2019独角兽企业重金招聘Python工程师标准>>>

Operating Systems Lecture Notes
Lecture 5
Implementing Synchronization Operations

Martin C. Rinard

How do we implement synchronization operations like locks? Can build synchronization operations out of atomic reads and writes. There is a lot of literature on how to do this, one algorithm is called the bakery algorithm. But, this is slow and cumbersome to use. So, most machines have hardware support for synchronization - they provide synchronization instructions.

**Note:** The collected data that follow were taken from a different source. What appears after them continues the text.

[src/rtl/mem_port_arbiter_pkg.sv]
// Shared types for the memory port arbiter: request packet layout,
// operation encoding and arbiter FSM state constants.
package mem_port_arbiter_pkg;

    localparam int N_BITS    = 32;
    localparam int ADDR_BITS = 32;
    localparam int LEN_BITS  = 4;

    typedef enum logic {
        MEM_READ  = 1'b0,
        MEM_WRITE = 1'b1
    } mem_op_t;

    typedef struct packed {
        mem_op_t               mtype;
        logic [ADDR_BITS-1:0]  addr;
        logic [LEN_BITS-1:0]   len;
        logic [N_BITS-1:0]     data;
    } mem_pkt_t;

    typedef logic [1:0] arb_state_t;

    localparam arb_state_t ST_IDLE      = 2'd0;
    localparam arb_state_t ST_ISSUE     = 2'd1;
    localparam arb_state_t ST_WAIT_RESP = 2'd2;

    // Round-robin successor of a requester index.
    function automatic int unsigned next_idx(input int unsigned idx, input int unsigned n);
        return (idx + 1) % n;
    endfunction

endpackage

[src/rtl/mem_port_arbiter_rr_arbiter.sv]
// Combinational round-robin arbiter: grants the first set request bit
// found searching upward from ptr, wrapping past the top index.
module rr_arbiter #(
    parameter int NUM_REQ = 2,
    parameter int IDX_W   = $clog2(NUM_REQ)
) (
    input  logic [NUM_REQ-1:0] req,
    input  logic [IDX_W-1:0]   ptr,
    output logic [NUM_REQ-1:0] gnt,
    output logic [IDX_W-1:0]   gnt_idx
);

    logic             w_found;
    logic [IDX_W-1:0] w_idx;

    always_comb begin
        gnt     = '0;
        gnt_idx = '0;
        w_found = 1'b0;
        w_idx   = '0;
        for (int i = 0; i < NUM_REQ; i++) begin
            w_idx = IDX_W'((32'(ptr) + 32'(i)) % 32'(NUM_REQ));
            if (!w_found && req[w_idx]) begin
                w_found      = 1'b1;
                gnt[w_idx]   = 1'b1;
                gnt_idx      = w_idx;
            end
        end
    end

endmodule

On a uniprocessor, the only thing that will make multiple instruction sequences not atomic is interrupts. So, if want to do a critical section, turn off interrupts before the critical section and turn on interrupts after the critical section. Guaranteed atomicity. It is also fairly efficient. Early versions of Unix did this.
Why not just use turning off interrupts? Two main disadvantages: can't use in a multiprocessor, and can't use directly from user program for synchronization.

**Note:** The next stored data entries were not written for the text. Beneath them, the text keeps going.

module bus_arbiter
  import bus_arbiter_pkg::*;
#(
  parameter int unsigned N_MASTER = 2,
  parameter int unsigned CNT_W    = 5
) (
  input  logic                             clk,
  input  logic                             rst,
  input  bus_query_req_t  [N_MASTER-1:0]   m_req,
  output bus_query_resp_t [N_MASTER-1:0]   m_resp,
  output bus_query_req_t                   s_req,
  input  bus_query_resp_t                  s_resp,
  output logic            [N_MASTER-1:0]   grant,
  output logic                             busy,
  output logic                             protocol_err
);

  localparam int unsigned IDX_W = (N_MASTER > 1) ? $clog2(N_MASTER) : 1;
  localparam logic [CNT_W-1:0] CntMax = CNT_W'(16);

  typedef enum logic [1:0] {StIdle, StWrite, StRead} state_e;

  state_e              state_q, state_d;
  logic [N_MASTER-1:0] grant_q, grant_d;
  logic [IDX_W-1:0]    idx_q, idx_d;
  logic [CNT_W-1:0]    cnt_q, cnt_d;
  logic [CNT_W-1:0]    len_q, len_d;
  logic [CNT_W-1:0]    cnt_sat;

  logic [N_MASTER-1:0] req_vec;
  logic [IDX_W-1:0]    win_idx;
  logic                win_found;
  logic                win_wr;
  logic                len_hit;
  bus_query_req_t      g_req;

`ifdef BUS_ARB_ROUND_ROBIN_EN
  logic [IDX_W-1:0] ptr_q, ptr_d;
  logic [31:0]      cand;
`endif

  // A zero-length request is not a request at all.
  always_comb begin
    for (int i = 0; i < N_MASTER; i++) begin
      req_vec[i] = (m_req[i].awvalid && (m_req[i].wlen != '0)) ||
                   (m_req[i].arvalid && (m_req[i].rlen != '0));
    end
  end

  always_comb begin
    win_idx   = '0;
    win_found = 1'b0;
`ifdef BUS_ARB_ROUND_ROBIN_EN
    cand = '0;
    for (int k = 0; k < N_MASTER; k++) begin
      cand = (32'(ptr_q) + 32'(k) + 32'd1) % N_MASTER;
      if (!win_found && req_vec[IDX_W'(cand)]) begin
        win_idx   = IDX_W'(cand);
        win_found = 1'b1;
      end
    end
`else
    for (int i = N_MASTER - 1; i >= 0; i--) begin
      if (req_vec[i]) begin
        win_idx   = IDX_W'(i);
        win_found = 1'b1;
      end
    end
`endif
  end

  assign win_wr  = m_req[win_idx].awvalid && (m_req[win_idx].wlen != '0);
  assign g_req   = m_req[idx_q];
  assign cnt_sat = (cnt_q >= CntMax) ? cnt_q : cnt_q + CNT_W'(1);

  always_comb begin
    state_d      = state_q;
    grant_d      = grant_q;
    idx_d        = idx_q;
    cnt_d        = cnt_q;
    len_d        = len_q;
    s_req        = '0;
    m_resp       = '0;
    protocol_err = 1'b0;
    len_hit      = 1'b0;
`ifdef BUS_ARB_ROUND_ROBIN_EN
    ptr_d        = ptr_q;
`endif

    unique case (state_q)
      StIdle: begin
        if (win_found) begin
          grant_d          = '0;
          grant_d[win_idx] = 1'b1;
          idx_d            = win_idx;
          cnt_d            = '0;
`ifdef BUS_ARB_ROUND_ROBIN_EN
          ptr_d            = win_idx;
`endif
          if (win_wr) begin
            state_d = StWrite;
            len_d   = CNT_W'(m_req[win_idx].wlen);
          end else begin
            state_d = StRead;
            len_d   = CNT_W'(m_req[win_idx].rlen);
          end
        end
      end

      StWrite: begin
        s_req         = g_req;
        s_req.arvalid = 1'b0;
        s_req.araddr  = '0;
        s_req.rlen    = '0;
        s_req.rready  = 1'b0;

        m_resp[idx_q]        = s_resp;
        m_resp[idx_q].rvalid = 1'b0;
        m_resp[idx_q].rlast  = 1'b0;
        m_resp[idx_q].rdata  = '0;

        if (g_req.wvalid && s_resp.wready) begin
          cnt_d = cnt_sat;
        end
        // cnt_d already includes a beat accepted in the same cycle as the response.
        if (s_resp.bvalid && g_req.bready) begin
          state_d      = StIdle;
          grant_d      = '0;
          protocol_err = (cnt_d != len_q);
        end
      end

      StRead: begin
        s_req         = g_req;
        s_req.awvalid = 1'b0;
        s_req.awaddr  = '0;
        s_req.wlen    = '0;
        s_req.wvalid  = 1'b0;
        s_req.wdata   = '0;
        s_req.wlast   = 1'b0;
        s_req.bready  = 1'b0;

        m_resp[idx_q]         = s_resp;
        m_resp[idx_q].awready = 1'b0;
        m_resp[idx_q].wready  = 1'b0;
        m_resp[idx_q].bvalid  = 1'b0;

        if (s_resp.rvalid && g_req.rready) begin
          cnt_d   = cnt_sat;
          len_hit = (cnt_sat == len_q);
          // Whichever of rlast or the length count comes first ends the burst.
          if (s_resp.rlast || len_hit) begin
            state_d      = StIdle;
            grant_d      = '0;
            protocol_err = (s_resp.rlast != len_hit);
          end
        end
      end

      default: begin
        state_d = StIdle;
        grant_d = '0;
      end
    endcase
  end

  always_ff @(posedge clk or posedge rst) begin
    if (rst) begin
      state_q <= StIdle;
      grant_q <= '0;
      idx_q   <= '0;
      cnt_q   <= '0;
      len_q   <= '0;
    end else begin
      state_q <= state_d;
      grant_q <= grant_d;
      idx_q   <= idx_d;
      cnt_q   <= cnt_d;
      len_q   <= len_d;
    end
  end

`ifdef BUS_ARB_ROUND_ROBIN_EN
  always_ff @(posedge clk or posedge rst) begin
    if (rst) begin
      ptr_q <= '0;
    end else begin
      ptr_q <= ptr_d;
    end
  end
`endif

  assign grant = grant_q;
  assign busy  = (state_q != StIdle);

endmodule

Test-And-Set. The test and set instruction atomically checks if a memory location is zero, and if so, sets the memory location to 1. If the memory location is 1, it does nothing. It returns the old value of the memory location. You can use test and set to implement locks as follows:
- The lock state is implemented by a memory location. The location is 0 if the lock is unlocked and 1 if the lock is locked.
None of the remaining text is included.